Across all of the records below, determine the number of lines containing the string "constraint"; reply with that number only.
--- MATERIAL FOR THIS TASK ---
**config.mk**
```make
export PLATFORM = sky130hd
export DESIGN_NAME = rvCore
export DESIGN_NICKNAME = d
export VERILOG_FILES = /design/src/source/rvIsaPkg.sv /design/src/source/rvPipePkg.sv /design/src/source/decodeStage.sv /design/src/source/executeStage.sv /design/src/source/fetchStage.sv /design/src/source/hazardUnit.sv /design/src/source/memoryStage.sv /design/src/source/rvCore.sv
export VERILOG_INCLUDE_DIRS = /design/src /design/src/source
export SDC_FILE = /design/constraint.sdc
export NUM_CORES = 2
export LEC_CHECK = 0
export BUFFER_PORTS_ARGS = -buffer_cell sky130_fd_sc_hd__buf_2
export CORE_ASPECT_RATIO = 0.6
export CORE_MARGIN = 8
export CORE_UTILIZATION = 55
export DETAILED_ROUTE_END_ITERATION = 8
export PLACE_DENSITY = 0.79
export SETUP_SLACK_MARGIN = 0.15
export SYNTH_ARGS = -nofsm -noshare
export SYNTH_HDL_FRONTEND = slang
export SYNTH_SLANG_ARGS = --single-unit
```
**constraint.sdc**
```tcl
create_clock -name CLK -period 7.55 [get_ports CLK]
set_clock_uncertainty 0.05 [all_clocks]
set_input_delay 1.51 -clock CLK [delete_from_list [all_inputs] [get_ports CLK]]
set_output_delay 1.51 -clock CLK [all_outputs]
set_load 0.02 [all_outputs]
```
---
- [ANSWER AREA]
2